Afro-Indians in AJHG

Razib points me to a couple of new papers on the ancestry of Afro-Indians. The finding of admixture is not that interesting in itself; for example, I recently estimated the ancestry of 4 Siddis in the Reich et al. dataset as being 57.6% Sub-Saharan (Neo-African + Palaeo-African in Dodecad v3 parlance), which is quite close to the 58.7% estimated by Narang et al. on a different sample/marker set.

What is more interesting, is the attempt by Shah et al. to date the age of the admixture event to ~200 years ago. Note, however, that this estimate was done using ROLLOFF, which produces about half the age as HAPMIX and StepPCO, two other methods of using linkage disequilibrium to date admixture events.

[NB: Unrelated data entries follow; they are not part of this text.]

Background: an optimization exercise with open tools, aiming at small area and a short achievable clock period. Do not read the settings as production practice.
Function was checked by simulation only, so behaviour that the tests miss may differ from the original.
Power and IR drop assume default switching activity.

<file path="design/flow/design.v">
package nlb_pkg;
  typedef logic [42-1:0] line_addr_t;
  typedef logic [512-1:0] line_data_t;
  typedef logic [16-1:0] tid_t;
  typedef logic [31:0] count_t;
  typedef logic [16-1:0] csr_addr_t;
  typedef logic [64-1:0] csr_data_t;
  typedef enum logic [2:0]
  {
    LPBK1 = 3'd0,
    READ = 3'd1,
    WRITE = 3'd2
  } test_mode_e;
  typedef enum logic [1:0]
  {
    IDLE,
    RUN,
    DONE
  } engine_state_e;
  typedef struct packed {
    line_addr_t src_addr;
    line_addr_t dst_addr;
    count_t num_lines;
    test_mode_e mode;
  } test_cfg_t;
  typedef struct packed {
    line_addr_t addr;
    tid_t tid;
  } mem_req_t;
  typedef struct packed {
    logic done;
    count_t num_reads;
    count_t num_writes;
  } test_status_t;
endpackage
module nlb_lpbk
(
  input  logic                Clk_400,
  input  logic                rst,
  input  logic                mmio_wr,
  input  logic                mmio_rd,
  input  nlb_pkg::csr_addr_t  mmio_addr,
  input  nlb_pkg::csr_data_t  mmio_wdata,
  output nlb_pkg::csr_data_t  mmio_rdata,
  output logic                mmio_rvalid,
  output logic                rd_req_valid,
  output nlb_pkg::mem_req_t   rd_req,
  input  logic                rd_almfull,
  input  logic                rd_rsp_valid,
  input  nlb_pkg::tid_t       rd_rsp_tid,
  input  nlb_pkg::line_data_t rd_rsp_data,
  output logic                wr_req_valid,
  output nlb_pkg::mem_req_t   wr_req,
  output nlb_pkg::line_data_t wr_data,
  input  logic                wr_almfull,
  input  logic                wr_rsp_valid
);
  localparam int AW = 42;
  localparam int DW = 512;
  localparam int RN = 8 - 1;
  localparam int CW = $clog2(8) + 1;
  localparam int EW = 16 + DW;
  logic [63:0] scratch;
  logic [2:0] ctl;
  logic [AW-1:0] src;
  logic [AW-1:0] dst;
  logic [31:0] num_lines;
  logic [2:0] mode;
  logic go;
  logic force_cmp;
  logic run;
  logic done;
  logic busy;
  logic clr;
  assign busy = run | done;
  assign clr = rst | !ctl[0];
  logic ctl_wr;
  logic cfg_wr;
  assign ctl_wr = mmio_wr && (mmio_addr == 16'h0138);
  assign cfg_wr = mmio_wr && !busy;
  logic [AW-1:0] src_n;
  logic [AW-1:0] dst_n;
  logic [31:0] num_lines_n;
  logic [2:0] mode_n;
  always_comb
  begin
    src_n = src;
    dst_n = dst;
    num_lines_n = num_lines;
    mode_n = mode;
    if (rst)
    begin
      src_n = '0;
      dst_n = '0;
      num_lines_n = '0;
      mode_n = '0;
    end
    else if (cfg_wr)
    begin
      if (mmio_addr == 16'h0120)
        src_n = mmio_wdata[AW-1:0];
      if (mmio_addr == 16'h0128)
        dst_n = mmio_wdata[AW-1:0];
      if (mmio_addr == 16'h0130)
        num_lines_n = mmio_wdata[31:0];
      if (mmio_addr == 16'h0140)
        mode_n = mmio_wdata[4:2];
    end
  end
  always_ff @(posedge Clk_400)
  begin
    src <= src_n;
    dst <= dst_n;
    num_lines <= num_lines_n;
    mode <= mode_n;
  end
  always_ff @(posedge Clk_400)
  begin
    if (rst)
    begin
      scratch <= '0;
      ctl <= '0;
      go <= 1'b0;
      force_cmp <= 1'b0;
      mmio_rvalid <= 1'b0;
    end
    else
    begin
      if (mmio_wr && (mmio_addr == 16'h0100))
        scratch <= mmio_wdata;
      if (ctl_wr)
        ctl <= mmio_wdata[2:0];
      go <= ctl_wr && mmio_wdata[1] && !busy;
      force_cmp <= ctl_wr && mmio_wdata[2];
      mmio_rvalid <= mmio_rd;
    end
  end
  logic lpbk_m;
  logic read_m;
  logic write_m;
  logic lpbk_n;
  logic read_n;
  logic write_n;
  assign lpbk_m = (mode == 3'd0);
  assign read_m = (mode == 3'd1);
  assign write_m = (mode == 3'd2);
  assign lpbk_n = (mode_n == 3'd0);
  assign read_n = (mode_n == 3'd1);
  assign write_n = (mode_n == 3'd2);
  logic [15:0] rd_idx;
  logic [AW-1:0] rd_addr;
  logic [15:0] rd_rsp_cnt;
  logic [15:0] wr_count;
  logic [15:0] wr_rsp_cnt;
  logic [3:0] in_flight;
  logic [CW-1:0] cnt;
  logic rd_ok;
  logic wr_ok;
  logic rd_ok_lp;
  logic rd_ok_rm;
  logic wr_ok_lp;
  logic wr_ok_wm;
  logic rd_go;
  logic wr_go;
  logic gen;
  logic rsp_take;
  logic push;
  logic pop;
  logic all_done;
  logic run_n;
  logic done_n;
  logic [15:0] rd_idx_n;
  logic [15:0] wr_count_n;
  logic [3:0] in_flight_n;
  logic [CW-1:0] cnt_n;
  assign rd_req_valid = rd_ok && !rd_almfull;
  assign wr_req_valid = wr_ok && !wr_almfull;
  assign rsp_take = rd_rsp_valid && run && ({16'b0, rd_rsp_tid} < num_lines);
  assign push = rsp_take && lpbk_m;
  assign pop = wr_ok_lp && !wr_almfull;
  assign gen = wr_ok_wm && !wr_almfull;
  assign wr_go = pop || gen;
  assign rd_go = (rd_ok_lp || rd_ok_rm) && !rd_almfull;
  assign all_done = read_m ? ({16'b0, rd_rsp_cnt} == num_lines)
                           : ({16'b0, wr_rsp_cnt} == num_lines);
  logic [15:0] rd_idx_p1;
  logic [15:0] wr_count_p1;
  assign rd_idx_p1 = rd_idx + 1'b1;
  assign wr_count_p1 = wr_count + 1'b1;
  always_comb
  begin
    run_n = run && !(all_done || force_cmp);
    done_n = done || (run && (all_done || force_cmp));
    if (!busy)
    begin
      run_n = go;
      done_n = 1'b0;
    end
    rd_idx_n = rd_go ? rd_idx_p1 : rd_idx;
    wr_count_n = wr_go ? wr_count_p1 : wr_count;
    case ({rd_go, pop})
      2'b10:
        in_flight_n = in_flight + 1'b1;
      2'b01:
        in_flight_n = in_flight - 1'b1;
      default:
        in_flight_n = in_flight;
    endcase
    case ({push, pop})
      2'b10:
        cnt_n = cnt + 1'b1;
      2'b01:
        cnt_n = cnt - 1'b1;
      default:
        cnt_n = cnt;
    endcase
    if (clr)
    begin
      run_n = 1'b0;
      done_n = 1'b0;
      rd_idx_n = '0;
      wr_count_n = '0;
      in_flight_n = '0;
      cnt_n = '0;
    end
  end
  always_ff @(posedge Clk_400)
  begin
    run <= run_n;
    done <= done_n;
    rd_idx <= rd_idx_n;
    wr_count <= wr_count_n;
    in_flight <= in_flight_n;
    cnt <= cnt_n;
    rd_ok <= rd_ok_lp_n || rd_ok_rm_n;
    wr_ok <= wr_ok_lp_n || wr_ok_wm_n;
    rd_ok_lp <= rd_ok_lp_n;
    rd_ok_rm <= rd_ok_rm_n;
    wr_ok_lp <= wr_ok_lp_n;
    wr_ok_wm <= wr_ok_wm_n;
  end
  logic rd_more0;
  logic rd_more1;
  logic wr_more0;
  logic wr_more1;
  logic nl_nz_n;
  logic buf_ne_n;
  logic rd_ok_lp_n;
  logic rd_ok_rm_n;
  logic wr_ok_lp_n;
  logic wr_ok_wm_n;
  assign rd_more0 = ({16'b0, rd_idx} < num_lines);
  assign rd_more1 = ({15'b0, {1'b0, rd_idx} + 17'd1} < num_lines);
  assign wr_more0 = ({16'b0, wr_count} < num_lines);
  assign wr_more1 = ({15'b0, {1'b0, wr_count} + 17'd1} < num_lines);
  assign nl_nz_n = (num_lines_n != '0);
  assign buf_ne_n = push || (cnt > CW'(1)) || ((cnt == CW'(1)) && !pop);
  always_comb
  begin
    if (clr)
    begin
      rd_ok_lp_n = 1'b0;
      rd_ok_rm_n = 1'b0;
      wr_ok_lp_n = 1'b0;
      wr_ok_wm_n = 1'b0;
    end
    else if (!busy)
    begin
      rd_ok_lp_n = go && lpbk_n && nl_nz_n;
      rd_ok_rm_n = go && read_n && nl_nz_n;
      wr_ok_lp_n = 1'b0;
      wr_ok_wm_n = go && write_n && nl_nz_n;
    end
    else
    begin
      rd_ok_lp_n = run_n && lpbk_m && !in_flight_n[3] && (rd_go ? rd_more1 : rd_more0);
      rd_ok_rm_n = run_n && read_m && (rd_go ? rd_more1 : rd_more0);
      wr_ok_lp_n = run_n && lpbk_m && buf_ne_n;
      wr_ok_wm_n = run_n && write_m && (gen ? wr_more1 : wr_more0);
    end
  end
  always_ff @(posedge Clk_400)
  begin
    if (clr)
    begin
      rd_rsp_cnt <= '0;
      wr_rsp_cnt <= '0;
    end
    else
    begin
      if (rsp_take)
        rd_rsp_cnt <= rd_rsp_cnt + 1'b1;
      if (wr_rsp_valid)
        wr_rsp_cnt <= wr_rsp_cnt + 1'b1;
    end
  end
  always_ff @(posedge Clk_400)
  begin
    if (clr || !busy)
      rd_addr <= src_n;
    else if (rd_go)
      rd_addr <= rd_addr + 1'b1;
  end
  assign rd_req.addr = rd_addr;
  assign rd_req.tid = rd_idx;
  logic [RN-1:0] wr_ptr;
  logic [RN-1:0] rd_ptr;
  logic [RN-1:0] wr_sel;
  logic [RN-1:0] rd_sel;
  logic [RN-1:0] wr_ptr_n;
  logic [RN-1:0] rd_ptr_n;
  logic in_sel;
  logic pat_sel;
  logic head_free;
  logic ram_push;
  logic ram_pop;
  assign ram_push = push && !((cnt == CW'(0)) || ((cnt == CW'(1)) && pop));
  assign ram_pop = pop && (cnt >= CW'(2));
  assign wr_ptr_n = clr ? RN'(1) : ram_push ? {wr_ptr[RN-2:0], wr_ptr[RN-1]} : wr_ptr;
  assign rd_ptr_n = clr ? RN'(1) : ram_pop ? {rd_ptr[RN-2:0], rd_ptr[RN-1]} : rd_ptr;
  always_ff @(posedge Clk_400)
  begin
    wr_ptr <= wr_ptr_n;
    rd_ptr <= rd_ptr_n;
    wr_sel <= (cnt_n == CW'(8)) ? '0 : wr_ptr_n;
    rd_sel <= (cnt_n >= CW'(2)) ? rd_ptr_n : '0;
    in_sel <= lpbk_n && (cnt_n <= CW'(1));
    pat_sel <= write_n;
    head_free <= (cnt_n == '0);
  end
  logic [EW-1:0] ram [RN];
  for (genvar i = 0; i < RN; i++)
  begin : g_ram
    always_ff @(posedge Clk_400)
    begin
      if (wr_sel[i])
        ram[i] <= {rd_rsp_tid, rd_rsp_data};
    end
  end
  logic [EW-1:0] head_d;
  logic [15:0] pat;
  assign pat = pat_sel ? wr_count_n : 16'b0;
  logic [15:0] lp_tid;
  always_comb
  begin
    lp_tid = in_sel ? rd_rsp_tid : '0;
    for (int i = 0; i < RN; i++)
      lp_tid = lp_tid | (ram[i][DW +: 16] & {16{rd_sel[i]}});
  end
  always_comb
  begin
    head_d = in_sel ? {rd_rsp_tid, rd_rsp_data} : '0;
    for (int i = 0; i < RN; i++)
      head_d = head_d | (ram[i] & {EW{rd_sel[i]}});
    head_d[DW +: 16] = head_d[DW +: 16] | pat;
    for (int k = 0; k < DW / 32; k++)
      head_d[32*k +: 16] = head_d[32*k +: 16] | pat;
  end
  logic [DW-1:0] h_data;
  logic [15:0] h_tid;
  logic [AW-1:0] h_addr;
  always_ff @(posedge Clk_400)
  begin
    if (pop || head_free)
    begin
      h_data <= head_d[DW-1:0];
      h_tid <= head_d[DW +: 16];
      if (!busy)
        h_addr <= dst_n;
      else if (pat_sel)
        h_addr <= gen ? h_addr + 1'b1 : h_addr;
      else
        h_addr <= dst + AW'(lp_tid);
    end
  end
  assign wr_data = h_data;
  assign wr_req.tid = h_tid;
  assign wr_req.addr = h_addr;
  always_ff @(posedge Clk_400)
  begin
    case (mmio_addr)
      16'h0100:
        mmio_rdata <= scratch;
      16'h0120:
        mmio_rdata <= 64'(src);
      16'h0128:
        mmio_rdata <= 64'(dst);
      16'h0130:
        mmio_rdata <= 64'(num_lines);
      16'h0138:
        mmio_rdata <= 64'(ctl);
      16'h0140:
        mmio_rdata <= 64'({mode, 2'b00});
      16'h0160:
        mmio_rdata <= 64'(done);
      16'h0168:
        mmio_rdata <= 64'(rd_rsp_cnt);
      16'h0170:
        mmio_rdata <= 64'(wr_count);
      default:
        mmio_rdata <= '0;
    endcase
  end
endmodule
</file>
<file path="design/flow/flow/run.sh">
#!/bin/bash
# The standard layout (standard.sh), with two changes to what it builds:
# - ports are buffered with buf_1 instead of the delay cell buffer_ports picks;
#   the resizer still sizes them up where timing needs it
# - clock tree synthesis inserts no dummy loads and clusters up to 25 sinks per leaf buffer
set -euo pipefail
export BUFFER_PORTS_ARGS="-buffer_cell sky130_fd_sc_hd__buf_1"
export CTS_ARGS="-sink_clustering_enable -repair_clock_nets -dont_use_dummy_load -sink_clustering_size 25 -sink_clustering_max_diameter 120"
bash standard.sh > make.log 2>&1
</file>
<file path="design/flow/standard.sh">
#!/bin/bash
# synth_recipe.tcl (not shown) runs the flow's synth.tcl, then flattens the netlist and writes it again
# the make line also repeats each setting of config.mk as NAME=value (left out here)
make -C /OpenROAD-flow-scripts/flow DESIGN_CONFIG=/design/flow/config.mk WORK_HOME=/design/flow/orfs CLKGATE_MAP_FILE= SYNTH_SCRIPT=/design/flow/synth_recipe.tcl "${@:-finish}"
</file>
<file path="design/flow/config.mk">
export PLATFORM = sky130hd
export DESIGN_NAME = nlb_lpbk
export DESIGN_NICKNAME = nlb_lpbk
export VERILOG_FILES = /design/flow/design.v
export SDC_FILE = /design/flow/constraint.sdc
export NUM_CORES = 4
export LEC_CHECK = 0
export CAP_MARGIN = 20
export CORE_MARGIN = 2
export CORE_UTILIZATION = 50
export SETUP_SLACK_MARGIN = 4.4
export SLEW_MARGIN = 20
</file>
<file path="design/flow/constraint.sdc">
create_clock -name core_clock -period 8.0 [get_ports {Clk_400}]
set_input_delay 1.6000 -clock core_clock [delete_from_list [all_inputs] [get_ports {Clk_400}]]
set_output_delay 1.6000 -clock core_clock [all_outputs]
set_load 0.01 [all_outputs]
</file>
==> results of run 1 <==
[state kept, by name, indices dropped and copies added, names as in the netlist, 32 cells and up]
register	count
mmio_rdata	64
scratch	64
rd_addr	42
num_lines	32
dst	42
src	42
ram	3696
h_data	512
h_addr	42
[worst min-delay path, cell delays in order (launching register included)]
cell,delay [ns]
dfxtp_1,0.32
nand2_1,0.05
nand2_1,0.04
[final timing paths]
kind / end / slack [ns] / cells after the start
max: wr_sel[1] / 4.37 / 19
min: mmio_rdata[35] / 0.45 / 2
max reg2reg: wr_sel[1] / 4.43 / 19
min reg2reg: mmio_rdata[35] / 0.45 / 2
[cell families after synthesis]
logic type / count (synthesis) / synth area share (%)
simple gates: 1667 / 5.09
fa+ha+maj: 110 / 0.809
compound gates: 2755 / 11.9
xor+xnor: 173 / 0.881
flops: 4672 / 79.5
mux: 45 / 0.266
buf+inv: 705 / 1.58
[synthesized netlist by cell type (6+ instances only)]
cell type / count / area [µm²]
a211o_1: 6 / 52.6
a211oi_1: 7 / 52.6
a21o_1: 25 / 188
a21oi_1: 278 / 1390
a221oi_1: 257 / 2250
a222oi_1: 12 / 120
a22o_1: 259 / 2270
a22oi_1: 1685 / 12600
a31oi_1: 9 / 56.3
and2_1: 33 / 206
and3_1: 33 / 206
and4_1: 14 / 123
buf_1: 35 / 131
buf_2: 31 / 155
clkbuf_1: 570 / 2140
dfxtp_1: 364 / 7290
edfxtp_1: 4308 / 129000
ha_1: 108 / 1350
inv_1: 65 / 244
mux2i_1: 40 / 400
nand2_1: 542 / 2030
nand2b_1: 30 / 188
nand3_1: 96 / 480
nand4_1: 575 / 3600
nor2_1: 166 / 623
nor2b_1: 24 / 150
nor3_1: 45 / 225
nor4_1: 22 / 138
nor4_4: 6 / 128
o21a_1: 11 / 82.6
o21ai_0: 114 / 571
o221ai_1: 10 / 87.6
o22ai_1: 20 / 125
o31ai_1: 15 / 113
or3_1: 30 / 188
or4_1: 11 / 82.6
xnor2_1: 80 / 701
xor2_1: 93 / 815
[cell type report]
| type | instances | share of cell area [%] |
|---|---|---|
| Timing Repair Buffer | 1529 | 3.97 |
| Inverter | 65 | 0.159 |
| Multi-Input combinational cell | 4751 | 17.6 |
| Timing Repair inverter | 1 | 0.00264 |
| Tap cell | 4557 | 3.01 |
| Sequential cell | 4672 | 72.3 |
| Antenna cell | 110 | 0.145 |
| Clock buffer | 212 | 2.80 |
[power breakdown]
part           total [mW]  switching (mW)  internal (mW)
logic               0.983           0.700          0.283
clock network        11.9            7.17           4.74
registers            27.0           0.128           26.9
total                39.9            8.00           31.9
[timing repair]
action,in CTS,in global routing
cloned,3,0
resized for setup,128,142
endpoints found under the setup margin,623,250
pin swaps,11,35
setup buffers,34,17
[per-stage QoR]
stage | utilization [%] | hold slack (ns)
after floorplan | - | 0.415
after global placement | 53.1 | 0.438
after detailed placement | 53.1 | 0.439
after CTS | 54.9 | 0.453
after global routing | 55.2 | 0.477
final | 55.2 | 0.451
[routing by layer]
layer  vias to the layer above  GRT usage (%)  part of all wire [%]
li1                      43628              -                     -
met1                     53524           39.6                    38
met2                      5160           45.4                    46
met3                      1052           8.30                    10
met4                       148           14.5                   5.3
met5                         -              0                  0.18
==> metrics.cfg, run 1 <==
[status]
status=finished clean

[timing]
final_max_slew_viol_count=0
rsz0062_at_grt=yes
tns_ns=0
setup_viol=0
period_share_pct=45.4
worst_pin_slew_ns=1.25
relSlewSlack_pct=16.9
finalHoldViolCount=0
max_freq_ghz=0.275
period_minus_slack_ns=3.63
worst_slack_ns=4.37
skew_ns=0.144

[synthesis]
yosys_warnings=2
yosysUniqueCellTypes=85
synthArstFlopShare_pct=0
synth_ff_type=edfxtp_1
ys_seq_area_share_pct=79.5
syn_area_mm2=0.172
syn_inst=10127
syn_avg_cell_area_um2=17.0
ys_seq_elements=4672
synth.net_count=10853
synth-edff-count=4308

[die]
fp.dieArea_mm2=0.349
start_util_pct=50.2
rows=215
die_h_um=590
die_x_um=590
core_area_mm2=0.343
ioPinCount=1311

[clock_network]
cts_max_path_buffers=4
cts.sink_count=4672
cts-root-buf=clkbuf_16
clkLatencyLatePin_ns=0.99
cts_tree=built
h-tree-depth=4
cts_hold_buf=0
numCtsBuffers=212
clkSlewWorstSetupHoldPaths_ns=0.10

[global_routing]
grt_max_degree=153
grt_pass1_wl_mm=747
antenna_found_initial=221
globalRouteOverflowTotal=0
first_global_vias=97091
track_usage_pct=29.8

[layout]
final_area_mm2=0.189
fin_nets=11958
syn2layout_area_growth_pct=10.1
final_cell_mix=4308 x edfxtp_1, 1684 x a22oi_1, 1291 x buf_1
instances_no_fill=15897
multi_input_area_mm2=0.0334
drive_gt1_share_pct=5.90
final_common_cell=edfxtp_1
regArea_mm2=0.137
fillers=27259

[critical_path]
crit_start=rd_rsp_tid[2]
worst-path-max-fanout=7
cp_top_family=compound AO/OA/AOI/OAI gates
startpoint_type=input port
cp_data_required_time_ns=8.86
slowest_delay_ns=0.34
critPathBufInv=5
arrival_ns=4.49
worstSetupPathType=input port to register
cp_cell_sequence=buf_12, ha_4, a21oi_2, o21ai_2, a41oi_2, a21oi_4, o41ai_4, buf_4, nand3_4, inv_2, ha_4, buf_4, inv_2, a21oi_1, a311o_1, o21ai_2, nor3_2, nand2b_4, a21oi_1
critPathCaptureType=register
cp_slowest_cell=o41ai_4
regToRegStartpoint=num_lines[2]

[power]
power_mw=39.9
ir_drop_uv=187
p_leak_nw=58.1
powerDensity_mw_per_mm2=211

[routing]
drc=0
vias_per_cell=6.51
wirelength_mm=540
dr.pass1.iters=7
ant_nets=0
routedWlPerCell_um=33.9
num_vias=103512
drt_iter0_markers=12746

[worst_hold_path]
hold_class=register to register
min_from=scratch[35]

[place]
dp_hpwl_mm=314
io_buffers=1310
dpl_cell_area_mm2=0.182
pre_cts_ws_ns=2.27
dp.cells=15520
gp_congestion=0.922

[flow_run]
maxCapViolations=0

==> run 2: changes to the inputs <==
--- a/design/flow/design.v
+++ b/design/flow/design.v
@@ -324,7 +324,7 @@
     rd_ptr <= rd_ptr_n;
     wr_sel <= (cnt_n == CW'(8)) ? '0 : wr_ptr_n;
     rd_sel <= (cnt_n >= CW'(2)) ? rd_ptr_n : '0;
-    in_sel <= lpbk_n && (cnt_n <= CW'(1));
+    in_sel <= lpbk_n && (cnt_n <= CW'(1)) && (run_n || done_n);
     pat_sel <= write_n;
     head_free <= (cnt_n == '0);
   end
==> run 2 against run 1 <==
  * Count of clock-buffer cells in the layout decreased by 1
  * Highest routed layer unchanged
  * Clock skew decreased by 0.041 ns
  * Via count increased by 0.83%
  * Largest cell class unchanged
  * Utilization about the same
  * Register-to-register slack got worse by 0.04 ns
  * Critical endpoint is now h_addr[32]
  * First-iteration DRC count about the same
  * Synthesized cell count about the same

Also, given that ROLLOFF and HAPMIX were done by some of the same people, the discrepancy requires an explanation. The availability of ROLLOFF was mentioned in the Moorjani et al. paper which introduced it, and I am told that a version of it will eventually be released.

It would be a good idea to attempt to explain the ROLLOFF/HAPMIX/StepPCO discrepancy, otherwise, I fear that LD-based age estimation will suffer the fate of Y-STR based age estimation for Y-chromosomes, with two incompatible methods persisting in the literature for years to come.

It seems that there is no shortage of factor of 2+ age discrepancies in the genetics literature no matter where you look, which is often underappreciated by the consumers of the genetic studies.

Anish M. Shah et al. Indian Siddis: African Descendants with Indian Admixture
Link
Ankita Narang et al. Recent Admixture in an Indian Population of African Ancestry Link

1 comment:

Andrew Oh-Willeke said...

FWIW, in this context, a factor of two difference (200 years v. 400 years), is not a big deal. Both clearly rule out any competing scenarios that pre-date historical records of interest.

Indeed, both would seem to be wrong because they are too recent. The the historical record would put the Siddis in the period when the region was under Islamic influence rather than British colonial influence.